### Stored data entries

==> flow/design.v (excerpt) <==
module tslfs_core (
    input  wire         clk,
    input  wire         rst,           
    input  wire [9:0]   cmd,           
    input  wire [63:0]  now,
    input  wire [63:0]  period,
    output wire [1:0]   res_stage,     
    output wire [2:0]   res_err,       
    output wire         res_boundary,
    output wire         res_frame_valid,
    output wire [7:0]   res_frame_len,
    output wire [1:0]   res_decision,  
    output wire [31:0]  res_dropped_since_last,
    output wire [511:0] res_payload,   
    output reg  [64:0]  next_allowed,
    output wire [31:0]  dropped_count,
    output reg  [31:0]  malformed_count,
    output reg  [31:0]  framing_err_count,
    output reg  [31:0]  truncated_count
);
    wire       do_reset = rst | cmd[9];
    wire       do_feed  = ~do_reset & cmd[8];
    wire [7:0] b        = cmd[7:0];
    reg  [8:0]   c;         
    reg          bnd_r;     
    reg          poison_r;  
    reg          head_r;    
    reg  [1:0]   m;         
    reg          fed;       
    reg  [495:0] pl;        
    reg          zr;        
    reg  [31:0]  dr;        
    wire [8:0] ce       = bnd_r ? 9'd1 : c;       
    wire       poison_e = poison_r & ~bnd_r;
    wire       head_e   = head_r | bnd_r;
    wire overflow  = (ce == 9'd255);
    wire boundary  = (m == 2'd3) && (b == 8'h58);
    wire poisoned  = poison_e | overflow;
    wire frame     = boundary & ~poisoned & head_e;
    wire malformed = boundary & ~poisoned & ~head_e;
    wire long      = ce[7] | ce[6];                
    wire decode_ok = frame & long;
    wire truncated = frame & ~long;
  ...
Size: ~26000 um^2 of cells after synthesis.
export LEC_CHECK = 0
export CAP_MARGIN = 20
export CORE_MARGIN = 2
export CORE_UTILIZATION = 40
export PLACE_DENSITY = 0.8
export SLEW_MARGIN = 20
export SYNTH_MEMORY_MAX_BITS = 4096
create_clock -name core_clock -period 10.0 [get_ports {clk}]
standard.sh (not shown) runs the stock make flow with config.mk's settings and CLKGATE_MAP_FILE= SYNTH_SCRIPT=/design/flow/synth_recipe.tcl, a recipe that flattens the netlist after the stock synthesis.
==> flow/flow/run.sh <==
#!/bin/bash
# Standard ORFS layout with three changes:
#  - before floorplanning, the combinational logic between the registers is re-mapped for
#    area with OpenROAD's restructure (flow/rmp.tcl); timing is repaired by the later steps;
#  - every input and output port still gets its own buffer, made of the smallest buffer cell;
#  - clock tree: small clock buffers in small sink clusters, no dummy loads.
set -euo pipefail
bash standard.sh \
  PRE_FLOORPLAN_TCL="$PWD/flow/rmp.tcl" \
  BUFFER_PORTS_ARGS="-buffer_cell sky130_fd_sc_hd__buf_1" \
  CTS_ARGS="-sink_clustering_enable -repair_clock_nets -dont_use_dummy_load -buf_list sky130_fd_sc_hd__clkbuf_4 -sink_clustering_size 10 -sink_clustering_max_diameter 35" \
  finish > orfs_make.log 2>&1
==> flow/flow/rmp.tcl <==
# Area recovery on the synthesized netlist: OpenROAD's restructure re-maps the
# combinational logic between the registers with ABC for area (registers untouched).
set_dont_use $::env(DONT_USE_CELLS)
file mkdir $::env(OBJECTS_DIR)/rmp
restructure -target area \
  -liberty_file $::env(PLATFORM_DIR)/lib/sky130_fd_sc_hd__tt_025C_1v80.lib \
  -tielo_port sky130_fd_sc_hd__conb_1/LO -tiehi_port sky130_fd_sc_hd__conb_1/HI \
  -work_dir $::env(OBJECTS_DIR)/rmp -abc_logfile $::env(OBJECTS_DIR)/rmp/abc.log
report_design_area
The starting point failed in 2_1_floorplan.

### Assigned task
Your answer should be one number: how many lines above contain "restructure".

### Response to this task
3